The medical and retail marijuana licensing system in the state of Washington is changing after bill 5052 was passed in 2015. One of the reasons why the law was passed is so the state can regulate the marijuana industry closer. Medical marijuana stores are now required to get a retail marijuana license by July 1, 2016 to keep running.
According to a study conducted by Washington state University the state needs as many as 1,200 dispensaries to serve the current medical marijuana patient group registered in the state of Washington. However, the state is only issuing out a total of 556 license.
Steve Lee, owner of Green2Go Garden Collective medical marijuana shop said he is having a lot of trouble getting his hands on a retail license. He may have to close his business because there are not enough licenses to go around, and this will affect the Tri Cities medical marijuana patient community.
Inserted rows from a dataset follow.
===== src/rtl/execute_stage.sv =====
// Execute pipeline stage: operand forwarding, ALU, and the execute/memory
// output register with flush and stall control.
module execute_stage
   import execute_stage_pkg::*;
#(
   parameter int DATA_W = 32,
   parameter int IN_W   = EX_IN_W,
   parameter int OUT_W  = EX_OUT_W
) (
   input  logic              CLK_EStage,
   input  logic              RST_EStage,
   input  logic [IN_W-1:0]   RegD,
   input  logic              StallE,
   input  logic              FlushE,
   input  logic              RegWriteM,
   input  logic [4:0]        WriteRegM,
   input  logic [DATA_W-1:0] ALUOutM,
   input  logic              RegWriteW,
   input  logic [4:0]        WriteRegW,
   input  logic [DATA_W-1:0] ResultW,
   output logic [OUT_W-1:0]  RegE,
   output logic              ZeroE,
   output logic [1:0]        ForwardAE,
   output logic [1:0]        ForwardBE
);

   logic [DATA_W-1:0] op1, op2, signImm, srcA, fwdB, srcB, aluResult;
   logic [4:0]        rs, rt, rd;
   logic [15:0]       imm;
   logic [2:0]        aluControl;
   logic              aluSrc, regDst, aluZero;
   logic [OUT_W-1:0]  nextE;

   assign op1        = RegD[D_OP1_LO +: DATA_W];
   assign op2        = RegD[D_OP2_LO +: DATA_W];
   assign rs         = RegD[D_RS_LO +: 5];
   assign rt         = RegD[D_RT_LO +: 5];
   assign rd         = RegD[D_RD_LO +: 5];
   assign imm        = RegD[D_IMM_LO +: 16];
   assign aluControl = RegD[D_ALUCTL_LO +: 3];
   assign aluSrc     = RegD[D_ALUSRC];
   assign regDst     = RegD[D_REGDST];
   assign signImm    = {{(DATA_W-16){imm[15]}}, imm};

   // Memory stage holds the newer value, so it wins over writeback; r0 never forwards.
   always_comb begin
      ForwardAE = FWD_NONE;
      ForwardBE = FWD_NONE;
      if (RegWriteM && (WriteRegM != 5'd0) && (WriteRegM == rs))
         ForwardAE = FWD_MEM;
      else if (RegWriteW && (WriteRegW != 5'd0) && (WriteRegW == rs))
         ForwardAE = FWD_WB;
      if (RegWriteM && (WriteRegM != 5'd0) && (WriteRegM == rt))
         ForwardBE = FWD_MEM;
      else if (RegWriteW && (WriteRegW != 5'd0) && (WriteRegW == rt))
         ForwardBE = FWD_WB;
   end

   always_comb begin
      case (ForwardAE)
         FWD_MEM: srcA = ALUOutM;
         FWD_WB:  srcA = ResultW;
         default: srcA = op1;
      endcase
      case (ForwardBE)
         FWD_MEM: fwdB = ALUOutM;
         FWD_WB:  fwdB = ResultW;
         default: fwdB = op2;
      endcase
   end

   assign srcB = aluSrc ? signImm : fwdB;

   alu_unit #(.DATA_W(DATA_W)) uAlu (
      .SrcA       (srcA),
      .SrcB       (srcB),
      .ALUControl (aluControl),
      .Result     (aluResult),
      .Zero       (aluZero)
   );

   assign ZeroE = aluZero;

   // Store data is the forwarded register value, never the immediate.
   always_comb begin
      nextE                          = '0;
      nextE[E_REGWRITE]              = RegD[D_REGWRITE];
      nextE[E_MEMTOREG]              = RegD[D_MEMTOREG];
      nextE[E_MEMWRITE]              = RegD[D_MEMWRITE];
      nextE[E_ALUOUT_LO +: DATA_W]   = aluResult;
      nextE[E_WDATA_LO +: DATA_W]    = fwdB;
      nextE[E_WREG_LO +: 5]          = regDst ? rd : rt;
   end

   // NOTE: sequential state uses non-blocking assignments; reset is synchronous here.
   always_ff @(posedge CLK_EStage) begin
      if (RST_EStage)
         RegE <= '0;
      else if (FlushE)
         RegE <= '0;
      else if (!StallE)
         RegE <= nextE;
   end

endmodule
“There are thousands and thousands of patients in our community that need access, safe access to safe cannabis,” said Lee. “And if we don’t give it to them they’re going to go to drug dealers.”
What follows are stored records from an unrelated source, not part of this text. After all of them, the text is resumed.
$ cat src/rtl/bnn_pkg.sv
// rtl/bnn_pkg.sv - shared types and address widths for the BNN layer scheduler and core controller
package bnn_pkg;

    localparam int WADDR_W = 9;
    localparam int ALPHA_W = 8;

    typedef enum logic [2:0] {
        IDLE,
        LOAD,
        KICK,
        WAIT_BUSY,
        WAIT_IDLE,
        NEXT,
        DONE
    } sched_state_t;

    typedef struct packed {
        logic [WADDR_W-1:0] wbase;
        logic [ALPHA_W-1:0] abase;
    } layer_desc_t;

endpackage

$ cat src/rtl/bnn_desc_table.sv
// rtl/bnn_desc_table.sv - per-layer descriptor storage, one write port and one asynchronous read port
module bnn_desc_table
    import bnn_pkg::*;
#(
    parameter int DEPTH = 8,
    parameter int AW    = $clog2(DEPTH)
) (
    input  logic        clk,
    input  logic        we_i,
    input  logic [AW-1:0] waddr_i,
    input  layer_desc_t wdata_i,
    input  logic [AW-1:0] raddr_i,
    output layer_desc_t rdata_o
);

    // Contents are intentionally not reset; the host reloads the table before use.
    layer_desc_t mem_q [DEPTH];

    always_ff @(posedge clk) begin
        if (we_i) begin
            mem_q[waddr_i] <= wdata_i;
        end
    end

    assign rdata_o = mem_q[raddr_i];

endmodule

$ cat src/rtl/bnn_layer_sched.sv
// rtl/bnn_layer_sched.sv - multi-layer run scheduler driving the BNN core controller
// Optional watchdog: define BNN_SCHED_WDOG_EN to bound the core wait states.
module bnn_layer_sched
    import bnn_pkg::*;
#(
    parameter int MAX_LAYERS = 8,
    parameter int WADDR_W    = bnn_pkg::WADDR_W,
    parameter int ALPHA_W    = bnn_pkg::ALPHA_W,
    parameter int WDOG_W     = 16,
    localparam int IDX_W     = $clog2(MAX_LAYERS)
) (
    input  logic               clk,
    input  logic               rst,
    input  logic               cfg_we,
    input  logic [IDX_W-1:0]   cfg_addr,
    input  logic [WADDR_W-1:0] cfg_wbase,
    input  logic [ALPHA_W-1:0] cfg_abase,
    input  logic [IDX_W:0]     num_layers,
    input  logic               run_start,
    output logic               run_busy,
    output logic               run_done,
    output logic               run_err,
    output logic [IDX_W-1:0]   layer_idx,
    output logic [WADDR_W-1:0] weight_base,
    output logic [ALPHA_W-1:0] alpha_base,
    output logic               act_bank,
    output logic               core_start,
    input  logic               core_idle
);

    localparam logic [IDX_W:0]   MAX_N   = (IDX_W+1)'(MAX_LAYERS);
    localparam logic [IDX_W:0]   N_ONE   = {{IDX_W{1'b0}}, 1'b1};
    localparam logic [IDX_W-1:0] IDX_ONE = {{(IDX_W-1){1'b0}}, 1'b1};

    if ((MAX_LAYERS & (MAX_LAYERS - 1)) != 0 || MAX_LAYERS < 2 || WDOG_W < 2) begin : g_bad_cfg
        $error("bnn_layer_sched: MAX_LAYERS must be a power of 2 >= 2 and WDOG_W >= 2");
    end

    sched_state_t       state_q, state_d;
    logic [IDX_W:0]     num_q, num_d;
    logic [IDX_W-1:0]   idx_q, idx_d;
    logic [WADDR_W-1:0] wbase_q, wbase_d;
    logic [ALPHA_W-1:0] abase_q, abase_d;
    logic               bank_q, bank_d;
    logic               err_q, err_d;
    layer_desc_t        wr_desc, rd_desc;

`ifdef BNN_SCHED_WDOG_EN
    localparam logic [WDOG_W-1:0] WDOG_ONE = {{(WDOG_W-1){1'b0}}, 1'b1};
    logic [WDOG_W-1:0] wdog_q, wdog_d;
`endif

    assign wr_desc.wbase = cfg_wbase;
    assign wr_desc.abase = cfg_abase;

    // The table is frozen for the whole run so LOAD never races a host write.
    bnn_desc_table #(.DEPTH(MAX_LAYERS), .AW(IDX_W)) u_table (
        .clk     (clk),
        .we_i    (cfg_we && (state_q == IDLE)),
        .waddr_i (cfg_addr),
        .wdata_i (wr_desc),
        .raddr_i (idx_q),
        .rdata_o (rd_desc)
    );

    always_comb begin
        state_d = state_q;
        num_d   = num_q;
        idx_d   = idx_q;
        wbase_d = wbase_q;
        abase_d = abase_q;
        bank_d  = bank_q;
        err_d   = err_q;
`ifdef BNN_SCHED_WDOG_EN
        wdog_d  = wdog_q;
`endif
        case (state_q)
            IDLE: begin
                if (run_start) begin
                    num_d   = (num_layers > MAX_N) ? MAX_N : num_layers;
                    idx_d   = '0;
                    bank_d  = 1'b0;
                    err_d   = 1'b0;
                    state_d = (num_layers == '0) ? DONE : LOAD;
                end
            end
            LOAD: begin
                wbase_d = rd_desc.wbase;
                abase_d = rd_desc.abase;
                state_d = KICK;
            end
            KICK: begin
`ifdef BNN_SCHED_WDOG_EN
                wdog_d  = '0;
`endif
                state_d = WAIT_BUSY;
            end
            WAIT_BUSY: if (!core_idle) state_d = WAIT_IDLE;
            WAIT_IDLE: if (core_idle) state_d = NEXT;
            NEXT: begin
                bank_d = ~bank_q;
                if ({1'b0, idx_q} == num_q - N_ONE) begin
                    state_d = DONE;
                end else begin
                    idx_d   = idx_q + IDX_ONE;
                    state_d = LOAD;
                end
            end
            DONE:    state_d = IDLE;
            default: state_d = IDLE;
        endcase
`ifdef BNN_SCHED_WDOG_EN
        if (state_q == WAIT_BUSY || state_q == WAIT_IDLE) begin
            if (&wdog_q) begin
                err_d   = 1'b1;
                state_d = DONE;
            end else begin
                wdog_d  = wdog_q + WDOG_ONE;
            end
        end
`endif
    end

    always_ff @(posedge clk) begin
        if (!rst) begin
            state_q <= IDLE;
            num_q   <= '0;
            idx_q   <= '0;
            wbase_q <= '0;
            abase_q <= '0;
            bank_q  <= 1'b0;
            err_q   <= 1'b0;
`ifdef BNN_SCHED_WDOG_EN
            wdog_q  <= '0;
`endif
        end else begin
            state_q <= state_d;
            num_q   <= num_d;
            idx_q   <= idx_d;
            wbase_q <= wbase_d;
            abase_q <= abase_d;
            bank_q  <= bank_d;
            err_q   <= err_d;
`ifdef BNN_SCHED_WDOG_EN
            wdog_q  <= wdog_d;
`endif
        end
    end

    assign run_busy    = (state_q != IDLE);
    assign run_done    = (state_q == DONE);
    assign core_start  = (state_q == KICK);
    assign run_err     = err_q;
    assign layer_idx   = idx_q;
    assign weight_base = wbase_q;
    assign alpha_base  = abase_q;
    assign act_bank    = bank_q;

endmodule

$ cat config.mk
export PLATFORM = sky130hd
export DESIGN_NAME = bnn_layer_sched
export DESIGN_NICKNAME = d
export VERILOG_FILES = /design/src/rtl/bnn_pkg.sv /design/src/rtl/bnn_desc_table.sv /design/src/rtl/bnn_layer_sched.sv
export SDC_FILE = /design/constraint.sdc
export NUM_CORES = 1
export LEC_CHECK = 0
export ABC_AREA = 1
export BUFFER_PORTS_ARGS = -buffer_cell sky130_fd_sc_hd__buf_2
export CAP_MARGIN = 20
export CORE_MARGIN = 3
export CORE_UTILIZATION = 40
export CTS_CLUSTER_DIAMETER = 30
export DETAILED_ROUTE_END_ITERATION = 16
export GPL_TIMING_DRIVEN = 0
export PLACE_DENSITY = 0.54
export SLEW_MARGIN = 0
export SYNTH_ARGS = -nofsm -noshare
export SYNTH_HDL_FRONTEND = slang
export SYNTH_SLANG_ARGS = --single-unit
$ cat constraint.sdc
create_clock -name clk -period 3.1 [get_ports clk]
set_input_delay 0.465 -clock clk [delete_from_list [all_inputs] [get_ports clk]]
set_output_delay 0.465 -clock clk [all_outputs]
set_load 0.02 [all_outputs]
==> results.sh, run 1 <==
export IMPL_grt_ovfl_total=0
export IMPL_synth_common_cells="edfxtp_1 (136), nor2_1 (115), o21ai_0 (65)"
export IMPL_fin_crit_ns=2.23
export IMPL_critPathKind="flop to flop"
export IMPL_status="finished clean"
export IMPL_rrSetupSlack_ns=0.87
export IMPL_hold_path_startpoint="cfg_abase[2]"
export IMPL_cts_made_buffers=17
export IMPL_antenna_left=0
export IMPL_start_util=0.412
export IMPL_hold_viol=0
export IMPL_ios=54
export IMPL_yosysUniqueCellTypes=31
export IMPL_final_setup_tns_ns=0
export IMPL_cts_resized=0
export IMPL_synth_area_mux_share=0
export IMPL_yosysTopAreaCell="edfxtp_1"
export IMPL_startpoint_type="flop"
export IMPL_worst_pin_slew_ns=0.762
export IMPL_holdBufCountCts=0
export IMPL_reg2reg_depth=6
export IMPL_antenna_found_initial=1
export IMPL_syn_nets=594
export IMPL_yosysTopAreaCellShare=0.619
export IMPL_critPathArrivalTime_ns=2.36
export IMPL_synth_compound_area_frac=0.116
export IMPL_drc=0
export IMPL_p_leak_nw=2.81
export IMPL_critical_path_required_ns=3.23
export IMPL_timing_max_cap_violations=0
export IMPL_dp_hpwl_mm=11.8
export IMPL_num_rows=46
export IMPL_postSynthCellCount=563
export IMPL_clk_pin_slew_ns=0.06
export IMPL_holdPathEnd="u_table.mem_q[0][2]"
export IMPL_cts_buffer_depth=2
export IMPL_setup_viol=0
export IMPL_clkLatencyLatePin_ns=0.42
export IMPL_vias=4591
export IMPL_synthTopCellsByArea="edfxtp_1 (62%), dfxtp_1 (8.5%), nor2_1 (6.5%)"
export IMPL_path_max_fanout=11
export IMPL_timing_rr_end="u_table.mem_q[5][9]"
export IMPL_nets=673
export IMPL_grt_usage=0.201
export IMPL_ctsRootBufferMaster="clkbuf_16"
export IMPL_area_delta_synth_final_pct=19.2
export IMPL_synth_most_common_cell="edfxtp_1"
export IMPL_synth_top_family_by_area="simple AND/OR/NAND/NOR gates"
export IMPL_synth_edf_count=136
export IMPL_fin_skew_ns=0.00527
export IMPL_grt_setup_unrepaired="false"
export IMPL_drv_slew=0
export IMPL_synth_seq_cells=164
export IMPL_drtIter0Drc=416
export IMPL_power_density_nw_per_um2=703
export IMPL_async_flop_share=0
export IMPL_dr_pass1_iters=4
export IMPL_end_kind="flop"
export IMPL_drt_wl_total_mm=17.7
export IMPL_hold_class="input pin to flop"
export IMPL_yosys_area_share_simple=0.131
export IMPL_yosysWarnings=0
export IMPL_htree_levels=4
export IMPL_gp_congestion=0.791
export IMPL_numPortBuffers=52
export IMPL_post_cts_setup_buffers=0
export IMPL_cts_tree="done"
export IMPL_synth_xor_area_frac=0.00266
export IMPL_peakVddDrop_uv=383
export IMPL_synthAdderAreaFrac=0.00379
export IMPL_grt_first_pass_wirelength_mm=26.5
export IMPL_viasPerCell=5.27
export IMPL_die_height_um=134
export IMPL_grt_pass1_vias=4490
export IMPL_antenna_cells=0
export IMPL_drt_wirelength_per_cell_um=20.3
export IMPL_hold_depth=1
export IMPL_netlist_area_um2=6600
export IMPL_period_share=0.720
export IMPL_clock_fmax_mhz=448
export IMPL_die_area_um2=18100
export IMPL_drive_gt1_frac=0.202
export IMPL_clock_sinks=164
export IMPL_grt_max_degree=17
export IMPL_yosysSeqAreaShare=0.704
export IMPL_ys_flop_type="edfxtp_1"
export IMPL_fin_ws_ns=0.869
export IMPL_timing_rr_start="state_q[1]"
export IMPL_max_slew_margin_rel=0.492
export IMPL_post_place_ws_ns=0.851
export IMPL_core_area_um2=16000
export IMPL_postSynthAreaPerCell_um2=11.7
export IMPL_die_x_um=134
-- state kept, by name, summed over array words and instances, names as in the netlist --
signal         count
weight_base        9
u_table.mem_q    136
state_q            3
num_q              4
alpha_base         8
act_bank           1
layer_idx          3
-- how the worst max path moves through the flow --
stage,from,endpoint,slack [ns]
after detailed placement,state_q[1],u_table.mem_q[5][9],0.85
after CTS,state_q[1],u_table.mem_q[5][10],0.85
after global routing,state_q[1],u_table.mem_q[5][12],0.78
after floorplan,state_q[1],u_table.mem_q[6][0],1.11
final,state_q[1],u_table.mem_q[5][9],0.87
after global placement,state_q[1],u_table.mem_q[4][10],0.21
-- cell type report --
type / count / area, µm²
fillers: 1474 / 8140
flip-flops and latches: 164 / 4640
multi-input cells: 342 / 1690
clock buffers: 17 / 425
repair buffers: 60 / 385
well taps: 216 / 270
plain buffers: 31 / 181
clock inverters: 15 / 164
inverters: 26 / 97.6
-- routing by layer --
layer  share of wire  vias to the layer above  GRT usage
li1                -                     2166          -
met1            0.44                     2253      0.262
met2            0.48                      142      0.329
met3           0.060                       28     0.0476
met4           0.018                        2     0.0747
met5         0.00074                        -          0
-- report_power, final --
part | switching [W] | internal [W]
Combinational | 0.000571 | 0.000251
Clock | 0.000840 | 0.00125
Sequential | 0.0000651 | 0.00255
-- cell families (layout without fill, tap and decap cells) --
logic type,Yosys count,after routing
xor gates and xnor gates,2,2
AOI/OAI and AO/OA,133,133
adders and majority gates,2,2
and+or+nand+nor,204,204
other,1,1
DFF,164,164
buffers and inverters,57,149
-- cell usage in the layout (no fill, tap or decap), types with 2 or more instances in the layout --
master | Yosys | final
clkbuf_1 | 12 | 12
edfxtp_1 | 136 | 136
nor2_2 | 1 | 9
buf_8 | 0 | 5
buf_4 | 4 | 4
nand3_1 | 24 | 24
inv_2 | 7 | 7
o211ai_1 | 34 | 34
o21ai_0 | 65 | 65
nor2_1 | 115 | 107
clkinv_2 | 0 | 3
ha_1 | 2 | 2
o32ai_1 | 3 | 3
o21ai_1 | 4 | 4
clkinvlp_4 | 0 | 4
nand2_2 | 3 | 3
buf_6 | 5 | 7
clkbuf_16 | 0 | 17
a21oi_1 | 26 | 26
dfxtp_1 | 28 | 28
nor3_1 | 5 | 5
buf_2 | 10 | 62
xnor2_1 | 2 | 2
bufinv_16 | 0 | 3
clkinv_1 | 1 | 4
inv_1 | 18 | 18
nand2_1 | 49 | 49
-- stage by stage --
step / instances / hold slack, ns / utilization / area [µm²] / power (W)
after floorplan: 563 / 0.442 / - / 6600 / 0.00316
after global placement: 831 / 0.436 / 0.445 / 7130 / 0.00344
after detailed placement: 839 / 0.439 / 0.455 / 7270 / 0.00348
after CTS: 871 / 0.295 / 0.491 / 7860 / 0.00556
after global routing: 871 / 0.302 / 0.491 / 7860 / 0.00573
final: 871 / 0.310 / 0.491 / 7860 / 0.00553
-- critical path: stages (launching register included) --
cell and delay [ns]:
dfxtp_1 0.38, inv_2 0.14, nand3_4 0.10, nor2_1 0.18, nand2_1 0.22, nor2_2 0.65
buf_6 0.26
No activity file was read; power rests on OpenSTA's default activity.
==> run 2: changes to the inputs <==
--- a/config.mk
+++ b/config.mk
@@ -5,7 +5,7 @@
 export SDC_FILE = /design/constraint.sdc
 export NUM_CORES = 1
 export LEC_CHECK = 0
-export ABC_AREA = 1
+export ABC_AREA = 0
 export BUFFER_PORTS_ARGS = -buffer_cell sky130_fd_sc_hd__buf_2
 export CAP_MARGIN = 20
 export CORE_MARGIN = 3
@@ -13,7 +13,7 @@
 export CTS_CLUSTER_DIAMETER = 30
 export DETAILED_ROUTE_END_ITERATION = 16
 export GPL_TIMING_DRIVEN = 0
-export PLACE_DENSITY = 0.54
+export PLACE_DENSITY = 0.56
 export SLEW_MARGIN = 0
 export SYNTH_ARGS = -nofsm -noshare
 export SYNTH_HDL_FRONTEND = slang
==> constraint.sdc (replaced) <==
create_clock -name clk -period 1.95 [get_ports clk]
set_input_delay 0.2925 -clock clk [delete_from_list [all_inputs] [get_ports clk]]
set_output_delay 0.2925 -clock clk [all_outputs]
set_load 0.02 [all_outputs]
==> results.sh, run 2 <==
export IMPL_synth_edf_count=136
export IMPL_ios=54
export IMPL_p_leak_nw=2.64
export IMPL_critPathKind="flop to flop"
export IMPL_numPortBuffers=52
export IMPL_start_util=0.415
export IMPL_mostFrequentLayoutCells="edfxtp_1 (136), buf_2 (59), mux4_2 (34)"
export IMPL_drc=0
export IMPL_yosysUniqueCellTypes=37
export IMPL_fin_area_um2=7920
export IMPL_nets=479
export IMPL_grt_first_pass_wirelength_mm=22.0
export IMPL_postSynthAreaPerCell_um2=17.7
export IMPL_period_share=0.952
export IMPL_cts_tree="done"
export IMPL_drtIter0Drc=213
export IMPL_peakVddDrop_uv=617
export IMPL_clkLatencyLatePin_ns=0.41
export IMPL_syn_nets=393
export IMPL_end_kind="flop"
export IMPL_clock_fmax_mhz=539
export IMPL_critPathMostFrequentCell="buf_2"
export IMPL_ys_flop_type="edfxtp_1"
export IMPL_layout_commonest_cell="edfxtp_1"
export IMPL_dr_pass1_iters=4
export IMPL_path_max_fanout=10
export IMPL_viasPerCell=5.32
export IMPL_yosysTopAreaCellShare=0.637
export IMPL_cp_cell_sequence="buf_2 -> buf_2 -> mux4_2 -> mux2i_1 -> a21oi_1"
export IMPL_grt_setup_unrepaired="false"
export IMPL_async_flop_share=0
export IMPL_status="finished clean"
export IMPL_synth_common_cells="edfxtp_1 (136), mux4_2 (34), dfxtp_1 (28)"
export IMPL_largest_reg_flops=136
export IMPL_ctsRootBufferMaster="clkbuf_16"
export IMPL_antenna_left=0
export IMPL_slowest_delay_ns=0.37
export IMPL_dp_hpwl_mm=9.10
export IMPL_num_rows=45
export IMPL_nFillCells=1314
export IMPL_power_density_nw_per_um2=989
export IMPL_gp_congestion=0.810
export IMPL_grt_pass1_vias=3663
export IMPL_startpoint_type="flop"
export IMPL_dp_cells=633
export IMPL_final_cells=673
export IMPL_grt_max_degree=17
export IMPL_clock_sinks=164
export IMPL_yosysWarnings=0
export IMPL_grt_ovfl_total=0
export IMPL_fin_crit_ns=1.86
export IMPL_vias=3583
export IMPL_yosysSeqAreaShare=0.725
export IMPL_slowest_stage="buf_2"
export IMPL_htree_levels=4
export IMPL_placed_area_um2=7180
export IMPL_drt_wirelength_per_cell_um=21.1
export IMPL_grt_usage=0.170
export IMPL_netlist_area_um2=6410
export IMPL_max_slew_margin_rel=0.634
export IMPL_die_x_um=133
export IMPL_critPathArrivalTime_ns=2.13
export IMPL_top_register="u_table.mem_q"
export IMPL_yosysTopAreaCell="edfxtp_1"
export IMPL_final_setup_tns_ns=0
export IMPL_clk_pin_slew_ns=0.06
export IMPL_synthTopCellsByArea="edfxtp_1 (64%), mux4_2 (12%), dfxtp_1 (8.7%)"
export IMPL_drv_slew=0
export IMPL_critical_path_required_ns=2.22
export IMPL_cts_buffer_depth=2
export IMPL_timing_max_cap_violations=0
export IMPL_cts_made_buffers=17
export IMPL_hold_class="input pin to flop"
export IMPL_synth_most_common_cell="edfxtp_1"
export IMPL_area_delta_synth_final_pct=23.6
export IMPL_fin_skew_ns=0.00908
export IMPL_core_area_um2=15400
export IMPL_setup_viol=0
export IMPL_hold_viol=0
export IMPL_die_height_um=133
export IMPL_rrSetupSlack_ns=0.09
export IMPL_drt_wl_total_mm=14.2
export IMPL_drive_gt1_frac=0.351
export IMPL_worst_pin_slew_ns=0.550
export IMPL_postSynthCellCount=362
export IMPL_antenna_found_initial=0
export IMPL_synth_seq_cells=164
export IMPL_die_area_um2=17600
[run 2: layout make-up]
type	instances	area [µm²]	share of cell area
Sequential cell	164	4650	0.586
Antenna cell	1	2.50	0.000316
Multi-Input combinational cell	170	1730	0.218
Inverter	8	30.0	0.00379
Timing Repair Buffer	67	533	0.0673
Buffer	20	126	0.0159
Clock buffer	19	433	0.0546
Clock inverter	13	158	0.0199
Tap cell	211	264	0.0333
[run 2: power breakdown]
part           total [W]  internal (W)  switching (W)  leakage [nW]
registers        0.00396       0.00391      0.0000530          1.46
clock network    0.00331       0.00201        0.00129         0.276
logic           0.000566      0.000205       0.000361         0.901
[run 2: worst max-delay path: cells and delay by family (launching register included)]
family	cells	cell delay, ns
DFF	1	0.35
AOI/OAI and AO/OA	1	0.10
muxes	2	0.61
buffers and inverters	2	0.64
[run 2: cells by family after synthesis]
logic type                 count (synthesis)  synth area share
adders and majority gates                  2           0.00390
xor gates and xnor gates                   3           0.00410
muxes                                     52             0.148
DFF                                      164             0.725
AOI/OAI and AO/OA                         55            0.0494
other                                      1          0.000585
and+or+nand+nor                           57            0.0492
buffers and inverters                     28            0.0207
[run 2: final timing paths]
path,startpoint,cells past startpoint,end
worst max-delay path,layer_idx[1],5,alpha_base[3]
worst min-delay path,cfg_abase[2],1,u_table.mem_q[1][2]
worst max register to register,layer_idx[1],5,alpha_base[3]
worst min register to register,num_q[3],2,num_q[3]
[run 2: timing repair]
| action | CTS | global route |
|---|---|---|
| pin swaps | 6 | 4 |
| gates resized for setup | 11 | 17 |
| setup endpoints to repair | 139 | 129 |
| hold buffers | 0 | 0 |
| buffers inserted | 7 | 0 |
[run 2: per-layer routing]
metal  part of all wire  vias to the layer above  track usage  routed length (µm)
met1               0.45                     1825        0.234                6320
met4              0.021                        0       0.0652                 304
met5                  0                        -            0                   0
met2               0.48                      109        0.258                6790
li1                   -                     1630            -                   -
met3              0.054                       19       0.0490                 759
[run 2: stage by stage]
stage                     hold slack [ns]   util  setup WS [ns]  total power (W)
after floorplan                     0.391      -         -0.215          0.00430
after global placement              0.466  0.450          -1.30          0.00451
after detailed placement            0.477  0.465         -0.388          0.00456
after CTS                           0.130  0.511         0.0112          0.00789
after global routing                0.135  0.513         0.0299          0.00812
final                               0.142  0.514         0.0943          0.00784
The original cost for a retail license is $1,000, but Lee said if he doesn’t get assigned one soon he may be purchasing one for a quarter million dollars from an industry entrepreneur who was able to get his hands on one.
“Big businesses have found ways to get a hold of the available licenses unfairly,” said Lee.
Medical marijuana patients in the community have also expressed concerns about how they’ll get their prescriptions filled, if Green2Go isn’t able to get their retail license.
Randy Bartoshevich is a medical marijuana patient who has degenerative arthritis, an evulsion fracture and chronic back pain in his spine.
He said when he smokes medical marijuana he can go through out his day without having to think about his back. He doesn’t want to turn to narcotics for his pain.
“I choose cannabis,” said Bartoshevich.
Bartoshevich said he’ll be losing a trusted source of his medicine if Green2GO closes, and because he is a busy college student, he has no time to drive out to Prosser, which where the closest legal shops are.
“It’s a five minute from the cable bridge, to here and it’s really not far at all. It’s a comfortable drive. Prosser is not,” said Bartoshevich.
In addition to helping Bartoshevich, Lee said his store helps many cancer patients.